Whitey’s Wonderbar, the legendary East Grand Forks dining and drinking establishment that survived Prohibition, a great flood and numerous ownership changes, will soon close to make room for a North Dakota rival.

Yet the famed horseshoe bar will remain.

Fargo-based Starmark Hospitality announced Monday that one of its brands, Sickies Garage Burgers and Brews, will take over the locale on Demers Avenue across the Red River from Grand Forks.

The last day of business for Whitey’s will be Friday, owner Tim Bjerk told the Grand Forks Herald. While closed, the property will undergo renovations for three months, Sickies’ owner said.

The announcement said the Sickies on Columbia Road in Grand Forks will be moving to the Whitey’s site. However, Starmark did not rule out keeping the Grand Forks restaurant operating.

“Several things appeal to us about the [Whitey’s] location,” Ross Speral, director of technology and marketing for Starmark, said Tuesday, including that “it’s a building with great architectural character that has long been a historical beacon in the community. There are exceptional design elements of this location that will blend with our retro-garage feel.”

Speral then went on to pledge that “during our renovations we will pay careful attention to how we merge our concept with these details as we understand for how long the restaurant has been a landmark in the community.”

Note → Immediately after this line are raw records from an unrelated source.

`src/inc/pfsr_params.svh`:
```
// Offsets, reset values, bit positions and command codes of the status bank
`ifndef PFSR_PARAMS_SVH
`define PFSR_PARAMS_SVH

`define PFSR_OFF_POWER_STATUS 8'h1e
`define PFSR_OFF_FAULT_STATUS 8'h1f
`define PFSR_OFF_COMMAND 8'h23
`define PFSR_RST_POWER_STATUS 8'h08
`define PFSR_RST_FAULT_STATUS 8'h80
`define PFSR_FAULT_VALID_MASK 8'hb3

`define PFSR_PS_DBG 7
`define PFSR_PS_INIT 6
`define PFSR_PS_HV 5
`define PFSR_PS_SRC 4
`define PFSR_PS_DET_ON 3
`define PFSR_PS_PRESENT 2
`define PFSR_PS_CABLE 1
`define PFSR_PS_SNK 0

`define PFSR_FS_ALL_RESET 7
`define PFSR_FS_AUTO_DRAIN 5
`define PFSR_FS_FORCED_DRAIN 4
`define PFSR_FS_CABLE_OC 1
`define PFSR_FS_HOST_ERR 0

`define PFSR_CMD_DETECT_OFF 8'h22
`define PFSR_CMD_DETECT_ON 8'h33
`define PFSR_CMD_SINK_OFF 8'h44
`define PFSR_CMD_SINK_ON 8'h55
`define PFSR_CMD_SOURCE_OFF 8'h66
`define PFSR_CMD_SOURCE_DEF 8'h77
`define PFSR_CMD_HIGH_VOLT_SOURCING 8'h88
`define PFSR_MIN_TX_BYTES 8'h02

`endif

```
`src/inc/pfsr_pkg.sv`:
```
// Types shared by the power and fault status bank
package pfsr_pkg;
    typedef enum logic [1:0]
    {
        PFSR_PATH_IDLE = 2'b00,
        PFSR_PATH_SINK = 2'b01,
        PFSR_PATH_SRC5 = 2'b10,
        PFSR_PATH_SRCHV = 2'b11
    } pfsr_path_type;
endpackage

```
`src/rtl/pfsr_cmd_check.sv`:
```
// Command legality checker and power path state holder
`timescale 1ns/1ns
`include "pfsr_params.svh"
module pfsr_cmd_check
    import pfsr_pkg::*;
(
    // Clock and reset
    input wire logic sys_clk_i,
    input wire logic resetn_i,
    input wire logic clk_en_i,
    input wire logic soft_clear_i,
    // Command stream
    input wire logic cmd_valid_i,
    input wire logic [7:0] cmd_code_i,
    input wire logic hv_capable_i,
    // Path state
    output logic [1:0] path_o,
    output logic detect_on_o,
    output logic illegal_o
);
    // ==========================================================
    // Decode
    pfsr_path_type path_ff;
    logic detect_ff;
    logic illegal_ff;
    wire logic sinking = (path_ff == PFSR_PATH_SINK);
    wire logic sourcing = path_ff[1];
    wire logic is_off = cmd_code_i == `PFSR_CMD_DETECT_OFF;
    wire logic is_on = cmd_code_i == `PFSR_CMD_DETECT_ON;
    wire logic is_snk = cmd_code_i == `PFSR_CMD_SINK_ON;
    wire logic is_snk_off = cmd_code_i == `PFSR_CMD_SINK_OFF;
    wire logic is_src = cmd_code_i == `PFSR_CMD_SOURCE_DEF;
    wire logic is_src_off = cmd_code_i == `PFSR_CMD_SOURCE_OFF;
    wire logic is_hv = cmd_code_i == `PFSR_CMD_HIGH_VOLT_SOURCING;
    // Illegal combinations are refused, state left alone
    wire logic bad = cmd_valid_i & (
        (is_off & (sinking | sourcing)) |
        (is_snk & sourcing) |
        (is_src & sinking) |
        (is_hv & ((path_ff != PFSR_PATH_SRC5) | !hv_capable_i)));
    wire logic go = cmd_valid_i & !bad;

    // ==========================================================
    // Next state
    pfsr_path_type nxt_path;
    logic nxt_detect;
    always_comb
    begin
        nxt_path = path_ff;
        nxt_detect = detect_ff;
        if (go)
        begin
            if (is_off)
                nxt_detect = 1'b0;
            if (is_on)
                nxt_detect = 1'b1;
            if (is_snk)
            begin
                nxt_path = PFSR_PATH_SINK;
                nxt_detect = 1'b1;
            end
            if (is_src)
            begin
                nxt_path = PFSR_PATH_SRC5;
                nxt_detect = 1'b1;
            end
            if (is_hv)
                nxt_path = PFSR_PATH_SRCHV;
            if ((is_snk_off & sinking) | (is_src_off & sourcing))
                nxt_path = PFSR_PATH_IDLE;
        end
    end

    // State registers; detector starts enabled, matching the 0x08 reset
    always_ff @(posedge sys_clk_i or negedge resetn_i)
    begin
        if (!resetn_i)
        begin
            path_ff <= PFSR_PATH_IDLE;
            detect_ff <= 1'b1;
            illegal_ff <= 1'b0;
        end
        else if (clk_en_i)
        begin
            if (soft_clear_i)
            begin
                path_ff <= PFSR_PATH_IDLE;
                detect_ff <= 1'b1;
                illegal_ff <= 1'b0;
            end
            else
            begin
                path_ff <= nxt_path;
                detect_ff <= nxt_detect;
                illegal_ff <= bad;
            end
        end
    end

    assign path_o = path_ff;
    assign detect_on_o = detect_ff;
    assign illegal_o = illegal_ff;
endmodule

```
`src/rtl/pfsr_w1c_bit.sv`:
```
// One sticky fault flag, set by hardware, cleared by writing one
`timescale 1ns/1ns
`include "pfsr_params.svh"
module pfsr_w1c_bit
#(
    parameter logic RST_VAL = 1'b0
)
(
    // Clock and reset
    input wire logic sys_clk_i,
    input wire logic resetn_i,
    input wire logic clk_en_i,
    // Control
    input wire logic set_i,
    input wire logic clr_i,
    // State
    output logic flag_o
);
    // ==========================================================
    // Sticky flag
    logic flag_ff;
    // Set beats clear so a fault in the clearing cycle is kept
    always_ff @(posedge sys_clk_i or negedge resetn_i)
    begin
        if (!resetn_i)
            flag_ff <= RST_VAL;
        else if (clk_en_i)
            flag_ff <= set_i | (flag_ff & !clr_i);
    end

    assign flag_o = flag_ff;
endmodule

```
`src/rtl/pfsr_top.sv`:
```
// Power status and fault status register bank of the port controller
// What this block does
// Power status at 0x1E, read-only, resets to 0x08.
// Bit 7 mirrors the debug accessory output pin.
// Bit 6 high while initialization runs, low once done.
// Bit 5 high while sourcing high voltage, low at five volts.
// Bit 4 equals the source path enable output.
// Bit 3 shows the presence detector enable.
// Bit 2 is VBUS presence with 4.0 V / 3.5 V hysteresis.
// Bit 1 is cable supply presence, zero when its enable is off.
// Bit 0 equals the sink path enable output.
// Any power status change raises the power state alert.
// Fault status at 0x1F resets to 0x80; write one clears a bit.
// Bit 7 sets when all registers return to defaults.
// Software reset leaves bit 7 unchanged.
// Bit 5 sets on failed automatic discharge after disconnect.
// Bit 1 latches on cable supply over-current.
// Bit 0 sets on sink transmit with fewer than two buffered bytes.
// Bit 0 sets on detect-off, sink or source commands in conflict.
// Bit 0 sets on high-voltage command when not at 5 V source.
// Bit 0 sets when the connection enters its invalid state.
// Bit 4 is forced discharge failure; bits 6, 3, 2 read zero.
// Command codes 0x22 to 0x88 at 0x23; illegal ones (0x22, 0x55, 0x77, 0x88) flag host error.
`timescale 1ns/1ns
`include "pfsr_params.svh"
module pfsr_top
    import pfsr_pkg::*;
(
    // Clock, reset and enable
    input wire logic sys_clk_i,
    input wire logic resetn_i,
    input wire logic clk_en_i,
    // Register access port
    input wire logic [7:0] reg_addr_i,
    input wire logic reg_wr_i,
    input wire logic [7:0] reg_wdata_i,
    output logic [7:0] reg_rdata_o,
    // Live conditions from analog and state logic
    input wire logic dbg_accessory_attached_i,
    input wire logic init_in_progress_i,
    input wire logic bus_above_rise_i,
    input wire logic bus_below_fall_i,
    input wire logic cable_supply_detect_i,
    input wire logic cable_supply_enable_i,
    input wire logic hv_capable_i,
    // Fault events
    input wire logic software_reset_i,
    input wire logic discharge_on_disconnect_enable_i,
    input wire logic auto_drain_timeout_i,
    input wire logic forced_drain_timeout_i,
    input wire logic cable_supply_overcurrent_i,
    input wire logic sink_tx_req_i,
    input wire logic [7:0] tx_buffer_byte_count_i,
    input wire logic connect_invalid_i,
    // Outputs
    output logic dbg_accessory_o,
    output logic source_path_output_o,
    output logic sink_path_output_o,
    output logic power_state_alert_o
);
    // ==========================================================
    // Address decode
    function automatic logic hit(input logic [7:0] a, input logic [7:0] o);
        hit = (a == o);
    endfunction

    wire logic wr_fault = reg_wr_i & hit(reg_addr_i, `PFSR_OFF_FAULT_STATUS);
    wire logic wr_cmd = reg_wr_i & hit(reg_addr_i, `PFSR_OFF_COMMAND);
    wire logic [7:0] clr_mask = wr_fault ? reg_wdata_i : 8'h00;

    // ==========================================================
    // Command checker
    logic [1:0] path;
    logic detect_on;
    logic cmd_illegal;
    pfsr_cmd_check u_cmd
    (
        .sys_clk_i(sys_clk_i),
        .resetn_i(resetn_i),
        .clk_en_i(clk_en_i),
        .soft_clear_i(software_reset_i),
        .cmd_valid_i(wr_cmd),
        .cmd_code_i(reg_wdata_i),
        .hv_capable_i(hv_capable_i),
        .path_o(path),
        .detect_on_o(detect_on),
        .illegal_o(cmd_illegal)
    );

    // ==========================================================
    // VBUS presence with hysteresis
    logic present_ff;
    logic nxt_present;
    // Hold between thresholds; detector off forces absent
    assign nxt_present = !detect_on ? 1'b0 :
        bus_above_rise_i ? 1'b1 :
        bus_below_fall_i ? 1'b0 : present_ff;

    always_ff @(posedge sys_clk_i or negedge resetn_i)
    begin
        if (!resetn_i)
            present_ff <= 1'b0;
        else if (clk_en_i)
            present_ff <= nxt_present;
    end

    // ==========================================================
    // Power status assembly
    wire logic src_on = path[1];
    wire logic snk_on = (path == 2'b01);
    logic [7:0] nxt_pstat;
    assign nxt_pstat[`PFSR_PS_DBG] = dbg_accessory_attached_i;
    assign nxt_pstat[`PFSR_PS_INIT] = init_in_progress_i;
    assign nxt_pstat[`PFSR_PS_HV] = (path == 2'b11);
    assign nxt_pstat[`PFSR_PS_SRC] = src_on;
    assign nxt_pstat[`PFSR_PS_DET_ON] = detect_on;
    assign nxt_pstat[`PFSR_PS_PRESENT] = nxt_present;
    assign nxt_pstat[`PFSR_PS_CABLE] =
        cable_supply_detect_i & cable_supply_enable_i;
    assign nxt_pstat[`PFSR_PS_SNK] = snk_on;

    // Status and its mirroring pins load together so they always agree
    logic [7:0] pstat_ff;
    logic dbg_ff;
    logic src_ff;
    logic snk_ff;
    logic alert_ff;
    always_ff @(posedge sys_clk_i or negedge resetn_i)
    begin
        if (!resetn_i)
        begin
            pstat_ff <= `PFSR_RST_POWER_STATUS;
            dbg_ff <= 1'b0;
            src_ff <= 1'b0;
            snk_ff <= 1'b0;
            alert_ff <= 1'b0;
        end
        else if (clk_en_i)
        begin
            pstat_ff <= nxt_pstat;
            dbg_ff <= nxt_pstat[`PFSR_PS_DBG];
            src_ff <= nxt_pstat[`PFSR_PS_SRC];
            snk_ff <= nxt_pstat[`PFSR_PS_SNK];
            alert_ff <= (nxt_pstat != pstat_ff);
        end
    end

    // ==========================================================
    // Fault flags
    // All-reset flag rides on the async reset only; software reset
    // is deliberately not a set source.
    logic [7:0] fault_set;
    assign fault_set[`PFSR_FS_ALL_RESET] = 1'b0;
    assign fault_set[6] = 1'b0;
    assign fault_set[`PFSR_FS_AUTO_DRAIN] =
        discharge_on_disconnect_enable_i & auto_drain_timeout_i;
    assign fault_set[`PFSR_FS_FORCED_DRAIN] = forced_drain_timeout_i;
    assign fault_set[3] = 1'b0;
    assign fault_set[2] = 1'b0;
    assign fault_set[`PFSR_FS_CABLE_OC] = cable_supply_overcurrent_i;
    assign fault_set[`PFSR_FS_HOST_ERR] =
        (sink_tx_req_i & (tx_buffer_byte_count_i < `PFSR_MIN_TX_BYTES)) |
        cmd_illegal |
        connect_invalid_i;

    localparam logic [7:0] FAULT_RST = `PFSR_RST_FAULT_STATUS;
    localparam logic [7:0] FAULT_MASK = `PFSR_FAULT_VALID_MASK;
    logic [7:0] fault_q;
    // Only implemented bits get a flop; reserved ones tie to zero
    genvar gi;
    generate
        for (gi = 0; gi < 8; gi = gi + 1)
        begin : g_fault
            if (FAULT_MASK[gi])
            begin : g_impl
                pfsr_w1c_bit #(.RST_VAL(FAULT_RST[gi])) u_bit
                (
                    .sys_clk_i(sys_clk_i),
                    .resetn_i(resetn_i),
                    .clk_en_i(clk_en_i),
                    .set_i(fault_set[gi]),
                    .clr_i(clr_mask[gi]),
                    .flag_o(fault_q[gi])
                );
            end
            else
            begin : g_rsvd
                assign fault_q[gi] = 1'b0;
            end
        end
    endgenerate

    // ==========================================================
    // Read data, registered so outputs come from flops
    logic [7:0] nxt_rdata;
    logic [7:0] rdata_ff;
    assign nxt_rdata =
        hit(reg_addr_i, `PFSR_OFF_POWER_STATUS) ? pstat_ff :
        hit(reg_addr_i, `PFSR_OFF_FAULT_STATUS) ? fault_q : 8'h00;

    always_ff @(posedge sys_clk_i or negedge resetn_i)
    begin
        if (!resetn_i)
            rdata_ff <= 8'h00;
        else if (clk_en_i)
            rdata_ff <= nxt_rdata;
    end

    assign reg_rdata_o = rdata_ff;
    assign dbg_accessory_o = dbg_ff;
    assign source_path_output_o = src_ff;
    assign sink_path_output_o = snk_ff;
    assign power_state_alert_o = alert_ff;
endmodule

```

Whitey’s stainless steel horseshoe “Wonderbar,” built in the early 1930s, “will stay where it is currently located,” Speral said. “It’s rare and iconic. We’re looking forward to keeping it going.”

Whitey’s art deco motif won attention in the late 1930s from the Saturday Evening Post and Time magazine.

Chicago gangsters and Hollywood legend Clark Gable are said to be among the early visitors to Whitey’s, which was started by Edwin “Whitey” Larson in 1925 during Prohibition on N. 2nd Street and featured bootlegged alcohol and slot machines.

The restaurant and bar overcame a major fire in the 1940s and a historic flood in 1997, which pushed the business from one spot on Demers to another on the same street a bit farther from the river and behind a retaining wall.